Abstract Malignant brain tumors are devastating diseases with poor outcomes. The search for more effective therapeutic combinations has led to investigation of the use of a therapeutic ketogenic diet (KD) as an adjuvant therapy based on the metabolic dysregulation that is a hallmark of cancer. KD sometimes results in extended survival, but like all cancer therapies the tumor eventually becomes resistant. Resistance can arise due to the “metabolic remodeling” of resistant cells due to limitations in nutrient availability and other signals from the tumor microenvironment. We are investigating the molecular and mitochondrial changes of tumor cells grown in β-hydroxybutyrate (BHB), the main ketone produced when following a therapeutic KD, to partially recapitulate the long-term effects of the KD on patients. Murine malignant glioma cells (GL261-luc2) were cultured long term in 2, 5 or 10mM BHB. The Agilent XFe96 Seahorse Analyzer was used to measure changes in cell metabolism. Epigenetic changes that occur in the mitochondria were interrogated using DNA methylation assays. Finally, we implanted BHB resistant glioma cells intracranially in mice and carried out RNAseq to determine the mechanisms by which these cells adapt.
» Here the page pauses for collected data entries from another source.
Context: an optimization exercise on an open-source flow, tuned for small area, a short achievable clock period and few clock cycles. The choices shown serve that exercise and are no tape-out recipe. Function was checked by simulation only, so behaviour that the tests miss may differ from the original. Power figures rest on the tool's default switching activity, not on a simulated workload.

Setup of job 101:
==> flow/design.v (excerpt) <==
module sha256_raw (
    input  wire         clk,
    input  wire         rst,           
    input  wire         start,         
    input  wire         init,          
    input  wire [255:0] state_in,      
    input  wire [7:0]   nblk,          
    output wire         idle,
    output reg          done,          
    output wire [255:0] state_out,
    input  wire         msg_valid,
    input  wire [31:0]  msg_data,
    output wire         msg_ready
);
Size in the first run: about 7000 cells after synthesis, ~1200 flip-flops, ~560 I/O pins, ~71000 um^2 of cells after synthesis.
Settings: LEC_CHECK=0, CAP_MARGIN=20, CORE_MARGIN=2, CORE_UTILIZATION=40, SLEW_MARGIN=20; clock period 10.0 ns.
standard.sh (not shown) runs the stock make flow with config.mk's settings and CLKGATE_MAP_FILE= SYNTH_SCRIPT=/design/flow/synth_recipe.tcl, a recipe that flattens the netlist after the stock synthesis.
==> flow/flow/run.sh <==
#!/bin/bash
# The standard layout (standard.sh), with the smallest buffer cell on the
# ports and timing repair aiming 5.5 ns past the clock period.
export BUFFER_PORTS_ARGS="-buffer_cell sky130_fd_sc_hd__buf_1"
export SETUP_SLACK_MARGIN=5.5
bash standard.sh > standard.log 2>&1
Both conditions hold for job 101: the flow ran to the end and the final layout passed the timing, DRC and antenna checks.
Testbench counts of job 101, summed over its fixed seeds: cycles 120,520.
Here is what was changed in the inputs of job 102 compared with job 101.
Settings: CTS_CLUSTER_DIAMETER now 80, previously not set; CTS_CLUSTER_SIZE now 30, previously not set; CORE_UTILIZATION now 52, was 40.
--- outcome ---
Count of mapped cells out of synthesis across job 102 and job 101: no real change. Combinational share of power, job 102 and job 101: smaller value in job 101. Between job 102 and job 101, the difference in synthesized flop and latch total is negligible. On smallest setup slack after layout, the lower figure sits with job 101, not job 102.
Modified inputs, job 103 compared to job 102
Settings: CTS_CLUSTER_DIAMETER removed (was 80); CTS_CLUSTER_SIZE removed (was 30); SETUP_SLACK_MARGIN newly set to 5; CORE_UTILIZATION changed from 52 to 40.
diff --git a/flow/flow/run.sh b/flow/flow/run.sh
--- a/flow/flow/run.sh
+++ b/flow/flow/run.sh
@@ -3 +3 @@
-# ports and timing repair aiming 5.5 ns past the clock period.
+# ports instead of the one buffer_ports picks by default.
@@ -5 +4,0 @@
-export SETUP_SLACK_MARGIN=5.5
--- outcome ---
- From job 102 to job 103 the numbers moved as follows: latest clock arrival within the worst-skew pair climbed 40 ps, via count dropped 0.53%, synthesized cell count barely changed, share of cell area taken by flip-flops and latches dropped 0.70 points, cell area after layout climbed 1.6%.

Setup of v21:
sha256_raw again, from the RTL that the note above started with.
==> flow/config.mk <==
export PLATFORM = sky130hd
export DESIGN_NAME = sha256_raw
export DESIGN_NICKNAME = sha256_raw
export VERILOG_FILES = /design/flow/design.v
export SDC_FILE = /design/flow/constraint.sdc
export NUM_CORES = 4
export LEC_CHECK = 0
export CAP_MARGIN = 20
export CORE_MARGIN = 2
export CORE_UTILIZATION = 40
export CTS_CLUSTER_DIAMETER = 80
export CTS_CLUSTER_SIZE = 30
export SLEW_MARGIN = 20
==> flow/constraint.sdc <==
create_clock -name core_clock -period 10.0 [get_ports {clk}]
set_input_delay 2.0000 -clock core_clock [delete_from_list [all_inputs] [get_ports {clk}]]
set_output_delay 2.0000 -clock core_clock [all_outputs]
set_load 0.01 [all_outputs]
==> flow/flow/run.sh <==
#!/bin/bash
# The standard layout (standard.sh), with the smallest buffer cell on the
# ports and timing repair aiming 5.6 ns past the clock period.
export BUFFER_PORTS_ARGS="-buffer_cell sky130_fd_sc_hd__buf_1"
export SETUP_SLACK_MARGIN=5.6
bash standard.sh > standard.log 2>&1
Testbench counts of v21, summed over its fixed seeds: cycles 120,520.
> inputs changed (v21 -> v51)
==> flow/flow/run.sh <==
#!/bin/bash
# The standard layout (standard.sh), with the smallest buffer cell on the
# ports and timing repair aiming 5.5 ns past the clock period.
export BUFFER_PORTS_ARGS="-buffer_cell sky130_fd_sc_hd__buf_1"
export SETUP_SLACK_MARGIN=5.5
bash standard.sh > standard.log 2>&1
--- a/flow/config.mk
+++ b/flow/config.mk
@@ -9,3 +9,3 @@
 export CORE_MARGIN = 2
-export CORE_UTILIZATION = 40
+export CORE_UTILIZATION = 30
 export CTS_CLUSTER_DIAMETER = 80
==> run summary <==
Reported for v51 and v21, post-synth design cell area turned out identical to the last digit.
[compare] base=v21 new=v51: fmax has increased; die area +0.059 sq mm; via count of the first global-routing pass +1219.
Summary of the comparison: post-placement worst setup slack is higher in v51, relative to v21.
Final estimated routing congestion in global placement: v51 < v21
v51 vs v21 on core utilization: v51 is the lower one.
Combinational power: v21 vs v51, no meaningful difference
--- input diff v51..v28 ---
--- a/flow/config.mk
+++ b/flow/config.mk
@@ -9,3 +9,3 @@
 export CORE_MARGIN = 2
-export CORE_UTILIZATION = 30
+export CORE_UTILIZATION = 40
 export CTS_CLUSTER_DIAMETER = 80
Results
Timing, DRC, antenna: 0 failures across v51 and v28. From v51 to v28 the numbers moved as follows: synthesized-area fraction occupied by xor and xnor cells did not really move, violation count after the first detailed-routing iteration went down, routed wire length went down, first-pass GRT wire length went down, arrival time at the worst endpoint went up. | time the final worst path needs with I/O delays and setup | v28 vs v51 | 0.033 ns higher |.

sha256_raw again, from the RTL that the note above started with.
Settings: LEC_CHECK=0, CAP_MARGIN=20, CORE_MARGIN=2, CORE_UTILIZATION=40, CTS_CLUSTER_DIAMETER=80, CTS_CLUSTER_SIZE=30, SLEW_MARGIN=20, TNS_END_PERCENT=10; clock period 10.0 ns.
==> flow/flow/run.sh <==
#!/bin/bash
# The standard layout (standard.sh), with the smallest buffer cell on the
# ports and timing repair aiming 5.5 ns past the clock period.
export BUFFER_PORTS_ARGS="-buffer_cell sky130_fd_sc_hd__buf_1"
export SETUP_SLACK_MARGIN=5.5
bash standard.sh > standard.log 2>&1
The first run produced a clean layout.
Testbench counts at the start, summed over its fixed seeds: cycles 120,520.
Rerun with:
==> flow/flow/run.sh (replaced) <==
#!/bin/bash
# The standard layout (standard.sh), with the smallest buffer cell on the
# ports and timing repair aiming 6.5 ns past the clock period.
export BUFFER_PORTS_ARGS="-buffer_cell sky130_fd_sc_hd__buf_1"
export SETUP_SLACK_MARGIN=6.5
bash standard.sh > standard.log 2>&1
Settings changed: CTS_CLUSTER_DIAMETER 80 to default, CTS_CLUSTER_SIZE 30 to default, TNS_END_PERCENT 10 to default.
Setup slack is better by 0.11 ns.
Maximum frequency came out higher by 2.5%.
Final area increases by 20%.
Clock skew drops by 0.034 ns.
First-iteration DRC count came out higher by 12%.
Clock-buffer cell count went up by 86.
Power rises by 31%.
Utilization goes up by 9.2 points.

The RTL this note starts from:
==> flow/design.v <==
module sha256_raw (
    input  wire         clk,
    input  wire         rst,           
    input  wire         start,         
    input  wire         init,          
    input  wire [255:0] state_in,      
    input  wire [7:0]   nblk,          
    output wire         idle,
    output reg          done,          
    output wire [255:0] state_out,
    input  wire         msg_valid,
    input  wire [31:0]  msg_data,
    output wire         msg_ready
);
    reg         busy;           
    reg         pre;            
    reg  [5:0]  t;              
    reg  [7:0]  left;           
    reg  [31:0] h0, h1, h2, h3, h4, h5, h6, h7;    
    reg  [31:0] A, B, C, E, F, G, T;
    reg  [31:0] XT;             
    reg  [31:0] XE;             
    reg  [31:0] w [0:15];       
    reg  [31:0] kr;             
    reg  [31:0] PT, PE;         
    reg  [31:0] S;              
    reg         t60, t61, t62, t63, last, needword;
    wire [5:0]  tn = t + 6'd1;
    wire        lastn = t63 & ~pre ? (left == 8'd2) : last;
    wire en = busy & (~needword | msg_valid);
    assign idle      = ~busy;
    assign msg_ready = busy & needword;
    assign state_out = {h0, h1, h2, h3, h4, h5, h6, h7};
    reg [31:0] kn;
    always @(*) begin
        case (t)
            6'd0:  kn = 32'h3956c25b; 6'd1:  kn = 32'h59f111f1;
            6'd2:  kn = 32'h923f82a4; 6'd3:  kn = 32'hab1c5ed5;
            6'd4:  kn = 32'hd807aa98; 6'd5:  kn = 32'h12835b01;
            6'd6:  kn = 32'h243185be; 6'd7:  kn = 32'h550c7dc3;
            6'd8:  kn = 32'h72be5d74; 6'd9:  kn = 32'h80deb1fe;
            6'd10: kn = 32'h9bdc06a7; 6'd11: kn = 32'hc19bf174;
            6'd12: kn = 32'he49b69c1; 6'd13: kn = 32'hefbe4786;
            6'd14: kn = 32'h0fc19dc6; 6'd15: kn = 32'h240ca1cc;
            6'd16: kn = 32'h2de92c6f; 6'd17: kn = 32'h4a7484aa;
            6'd18: kn = 32'h5cb0a9dc; 6'd19: kn = 32'h76f988da;
            6'd20: kn = 32'h983e5152; 6'd21: kn = 32'ha831c66d;
            6'd22: kn = 32'hb00327c8; 6'd23: kn = 32'hbf597fc7;
            6'd24: kn = 32'hc6e00bf3; 6'd25: kn = 32'hd5a79147;
            6'd26: kn = 32'h06ca6351; 6'd27: kn = 32'h14292967;
            6'd28: kn = 32'h27b70a85; 6'd29: kn = 32'h2e1b2138;
            6'd30: kn = 32'h4d2c6dfc; 6'd31: kn = 32'h53380d13;
            6'd32: kn = 32'h650a7354; 6'd33: kn = 32'h766a0abb;
            6'd34: kn = 32'h81c2c92e; 6'd35: kn = 32'h92722c85;
            6'd36: kn = 32'ha2bfe8a1; 6'd37: kn = 32'ha81a664b;
            6'd38: kn = 32'hc24b8b70; 6'd39: kn = 32'hc76c51a3;
            6'd40: kn = 32'hd192e819; 6'd41: kn = 32'hd6990624;
            6'd42: kn = 32'hf40e3585; 6'd43: kn = 32'h106aa070;
            6'd44: kn = 32'h19a4c116; 6'd45: kn = 32'h1e376c08;
            6'd46: kn = 32'h2748774c; 6'd47: kn = 32'h34b0bcb5;
            6'd48: kn = 32'h391c0cb3; 6'd49: kn = 32'h4ed8aa4a;
            6'd50: kn = 32'h5b9cca4f; 6'd51: kn = 32'h682e6ff3;
            6'd52: kn = 32'h748f82ee; 6'd53: kn = 32'h78a5636f;
            6'd54: kn = 32'h84c87814; 6'd55: kn = 32'h8cc70208;
            6'd56: kn = 32'h90befffa; 6'd57: kn = 32'ha4506ceb;
            6'd58: kn = 32'hbef9a3f7; 6'd59: kn = 32'hc67178f2;
            6'd60: kn = 32'h428a2f98; 6'd61: kn = 32'h71374491;
            6'd62: kn = 32'hb5c0fbcf; default: kn = 32'he9b5dba5;
        endcase
    end
    wire [31:0] S1  = {E[5:0], E[31:6]} ^ {E[10:0], E[31:11]} ^ {E[24:0], E[31:25]};
    wire [31:0] CH  = (E & F) ^ (~E & G);
    wire [31:0] S0  = {A[1:0], A[31:2]} ^ {A[12:0], A[31:13]} ^ {A[21:0], A[31:22]};
    wire [31:0] MJ  = (A & B) | (C & (A | B));
    wire [31:0] as1 = T ^ S0 ^ MJ;
    wire [31:0] ac1 = (T & S0) | (MJ & (T | S0));
    wire [31:0] A_new = as1 + {ac1[30:0], 1'b0};
    wire [31:0] ts1 = XT ^ S1 ^ CH;
    wire [31:0] tc1 = (XT & S1) | (CH & (XT | S1));
    wire [31:0] T_new = ts1 + {tc1[30:0], 1'b0};
    wire [31:0] es1 = XE ^ S1 ^ CH;
    wire [31:0] ec1 = (XE & S1) | (CH & (XE | S1));
    wire [31:0] E_new = es1 + {ec1[30:0], 1'b0};
    wire [31:0] hsa   = ({32{t61}} & h3) | ({32{t62}} & h2) | ({32{t63}} & h1);
    wire [31:0] hse   = ({32{t60}} & h7) | ({32{t61}} & h6) | ({32{t62}} & h5);
    wire [31:0] sum_a = hsa + A;
    wire [31:0] sum_e = hse + E;
    wire        zk  = pre & t60;    
    wire [31:0] xw  = {32{~zk}} & w[15];
    wire [31:0] x0  = {32{t60}} & h0;
    wire [31:0] x4  = {32{t60}} & h4;
    wire [31:0] pts = kr ^ xw ^ x0;
    wire [31:0] ptc = (kr & xw) | (x0 & (kr | xw));
    wire [31:0] PT_new = pts + {ptc[30:0], 1'b0};
    wire [31:0] pes = kr ^ xw ^ x4;
    wire [31:0] pec = (kr & xw) | (x4 & (kr | xw));
    wire [31:0] PE_new = pes + {pec[30:0], 1'b0};
    wire [31:0] gs  = ({32{t62}} & h7) | ({32{~t62}} & G);
    wire [31:0] bs  = ({32{t62}} & h3) | ({32{t63}} & h2) | ({32{~(t62 | t63)}} & B);
    wire [31:0] XT_new = gs + PT;
    wire [31:0] qs1 = bs ^ gs ^ PE;
    wire [31:0] qc1 = (bs & gs) | (PE & (bs | gs));
    wire [31:0] XE_new = qs1 + {qc1[30:0], 1'b0};
    wire [31:0] ws0   = {w[2][6:0], w[2][31:7]} ^ {w[2][17:0], w[2][31:18]} ^ (w[2] >> 3);
    wire [31:0] wps   = w[1] ^ w[10] ^ ws0;
    wire [31:0] wpc   = (w[1] & w[10]) | (ws0 & (w[1] | w[10]));
    wire [31:0] S_new = wps + {wpc[30:0], 1'b0};
    wire [31:0] ws1   = {w[14][16:0], w[14][31:17]} ^ {w[14][18:0], w[14][31:19]} ^ (w[14] >> 10);
    wire [31:0] wnext = S + ws1;
    integer i;
    always @(posedge clk) begin
        if (rst) begin
            busy <= 1'b0;
            done <= 1'b0;
        end else begin
            done <= en & t63 & ~pre & last;
            if (!busy) begin
                t60 <= 1'b1; t61 <= 1'b0; t62 <= 1'b0; t63 <= 1'b0;
                needword <= 1'b1;
                last <= (nblk == 8'd1);
                if (start) begin
                    busy <= 1'b1;
                    pre  <= 1'b1;
                    t    <= 6'd60;
                    left <= nblk;
                end
            end else if (en) begin
                t <= tn;
                t60 <= (tn == 6'd60); t61 <= (tn == 6'd61);
                t62 <= (tn == 6'd62); t63 <= (tn == 6'd63);
                last <= lastn;
                needword <= (tn <= 6'd11) | ((tn >= 6'd60) & ((pre & ~t63) | ~lastn));
                if (t63) begin
                    pre <= 1'b0;
                    if (!pre) begin
                        left <= left - 8'd1;
                        if (last)
                            busy <= 1'b0;
                    end
                end
            end
        end
    end
    always @(posedge clk) begin
        if (!busy) begin
            if (init) begin
                h0 <= 32'h6a09e667; h1 <= 32'hbb67ae85;
                h2 <= 32'h3c6ef372; h3 <= 32'ha54ff53a;
                h4 <= 32'h510e527f; h5 <= 32'h9b05688c;
                h6 <= 32'h1f83d9ab; h7 <= 32'h5be0cd19;
            end else begin
                h0 <= state_in[255:224]; h1 <= state_in[223:192];
                h2 <= state_in[191:160]; h3 <= state_in[159:128];
                h4 <= state_in[127:96];  h5 <= state_in[95:64];
                h6 <= state_in[63:32];   h7 <= state_in[31:0];
            end
        end else if (en) begin
            if (t60) h7 <= sum_e;
            if (t61) begin h3 <= sum_a; h6 <= sum_e; end
            if (t62) begin h2 <= sum_a; h5 <= sum_e; h4 <= E_new; end
            if (t63) begin h1 <= sum_a; h0 <= A_new; end
        end
    end
    always @(posedge clk) begin
        if (!busy) begin
            A <= 32'd0; B <= 32'd0; C <= 32'd0; T <= 32'd0;
            E <= 32'd0; F <= 32'd0; G <= 32'd0; XT <= 32'd0; XE <= 32'd0;
            kr <= 32'd0; PT <= 32'd0; PE <= 32'd0;
        end else if (en) begin
            A  <= A_new;
            B  <= t63 ? sum_a : A;
            C  <= t63 ? h2 : B;
            T  <= T_new;
            E  <= E_new;
            F  <= t62 ? sum_e : E;
            G  <= t62 ? h6 : F;
            XT <= XT_new;
            XE <= XE_new;
            kr <= kn;
            PT <= PT_new;
            PE <= PE_new;
        end
    end
    always @(posedge clk) begin
        if (en) begin
            for (i = 0; i < 15; i = i + 1) w[i] <= w[i+1];
            w[15] <= needword ? msg_data : wnext;
            S <= S_new;
        end
    end
endmodule
export LEC_CHECK = 0
export CAP_MARGIN = 20
export CORE_MARGIN = 2
export CORE_UTILIZATION = 40
export SLEW_MARGIN = 20
create_clock -name core_clock -period 10.0 [get_ports {clk}]
==> flow/flow/run.sh <==
#!/bin/bash
# The standard layout (standard.sh), with the smallest buffer cell on the
# ports and timing repair aiming 5.75 ns past the clock period.
export BUFFER_PORTS_ARGS="-buffer_cell sky130_fd_sc_hd__buf_1"
export SETUP_SLACK_MARGIN=5.75
bash standard.sh > standard.log 2>&1
Testbench counts at the start, summed over its fixed seeds: cycles 120,520.
Rerun with:
--- a/flow/flow/run.sh
+++ b/flow/flow/run.sh
@@ -3 +3 @@
-# ports and timing repair aiming 5.75 ns past the clock period.
+# ports and timing repair aiming 6 ns past the clock period.
@@ -5 +5 @@
-export SETUP_SLACK_MARGIN=5.75
+export SETUP_SLACK_MARGIN=6
Setup slack gets better by 0.018 ns.
Routed wire length climbs by 3.4%.
Fmax rose by 0.42%.
Clock power hardly moves.
Sequential share of layout area decreases by 1.8 points.
Global-route usage grows by 0.70 points.
First-iteration DRC count went up by 2.2%.
Die area stays the same.
Flip-flop and latch count does not change.
Rerun with:
--- a/flow/flow/run.sh
+++ b/flow/flow/run.sh
@@ -3 +3 @@
-# ports and timing repair aiming 6 ns past the clock period.
+# ports and timing repair aiming 5.5 ns past the clock period.
@@ -5 +5 @@
-export SETUP_SLACK_MARGIN=6
+export SETUP_SLACK_MARGIN=5.5
CTS_CLUSTER_DIAMETER = 60   (was unset)
CTS_CLUSTER_SIZE = 25   (was unset)
Clock skew went up by 0.040 ns.
Combinational power shrinks by about 15%.
Count of clock-buffer cells in the layout is lower by 43.

[static timing again, ports no longer ideal]
Ports are ideal in the flow. The routed layouts listed here were re-timed in OpenROAD. Step 1 (the two cells are an assumption about what drives the block):
set clk [get_ports {clk}]
set_driving_cell -lib_cell sky130_fd_sc_hd__clkbuf_16 $clk
set_driving_cell -lib_cell sky130_fd_sc_hd__buf_2 [delete_from_list [all_inputs] $clk]
Step 2 also shifts input and output timing later by t, the mid clock arrival at the registers, as if the neighbouring blocks saw the same clock. Three values: ideal, step 1, step 2; two values: the first two.
run | shift t [ns] | setup WS [ns] | latest minus earliest clock arrival (ns)
job 101 | 0.872 | 5.525 / 5.430 / 4.821 | 0.042 / 0.042
job 102 | 0.820 | 5.547 / 5.547 / 5.055 | 0.069 / 0.069
job 103 | 0.884 | 5.079 / 5.079 / 4.295 | 0.044 / 0.044
v21 | 0.843 | 5.500 / 5.500 / 5.005 | 0.076 / 0.076
v51 | 0.856 | 5.524 / 5.524 / 4.772 | 0.115 / 0.116
v28 | 0.849 | 5.492 / 5.421 / 4.858 | 0.056 / 0.056
the first run of note 3 | 0.829 | 5.415 / 5.415 / 4.658 | 0.070 / 0.070
the second run of note 3 | 0.889 | 5.528 / 5.528 / 5.528 | 0.048 / 0.049
the first run of note 4 | 0.889 | 5.578 / 5.578 / 5.236 | 0.044 / 0.044
the second run of note 4 | 0.891 | 5.597 / 5.597 / 5.125 | 0.039 / 0.039
the third run of note 4 | 0.876 | 5.559 / 5.558 / 4.857 | 0.074 / 0.074
After both steps every run listed still meets setup and hold. For job 103, which loses most, drivers alone change the setup slack by 0.000 ns; drivers and shift together by -0.784 ns.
Seahorse analyses of GL261-luc2 cells grown in BHB demonstrated changes in several respiratory parameters including maximal respiration and reserve capacity. In addition, there is a statistically significant decrease in mitochondrial DNA methylation with increasing concentrations of BHB. RNAseq analysis of BHB resistant GL261 tumors showed changes in pathways related to mitochondrial translation and the electron transport chain. Our preliminary results show that the heterogeneity seen in these tumors is recapitulated in the various mitochondrial respiration parameters. Further, these may be altered as a consequence of BHB therapy. An understanding of the genetic and mitochondrial changes that occur when cells become resistant will lead to a more effective use of the KD as an adjuvant therapy.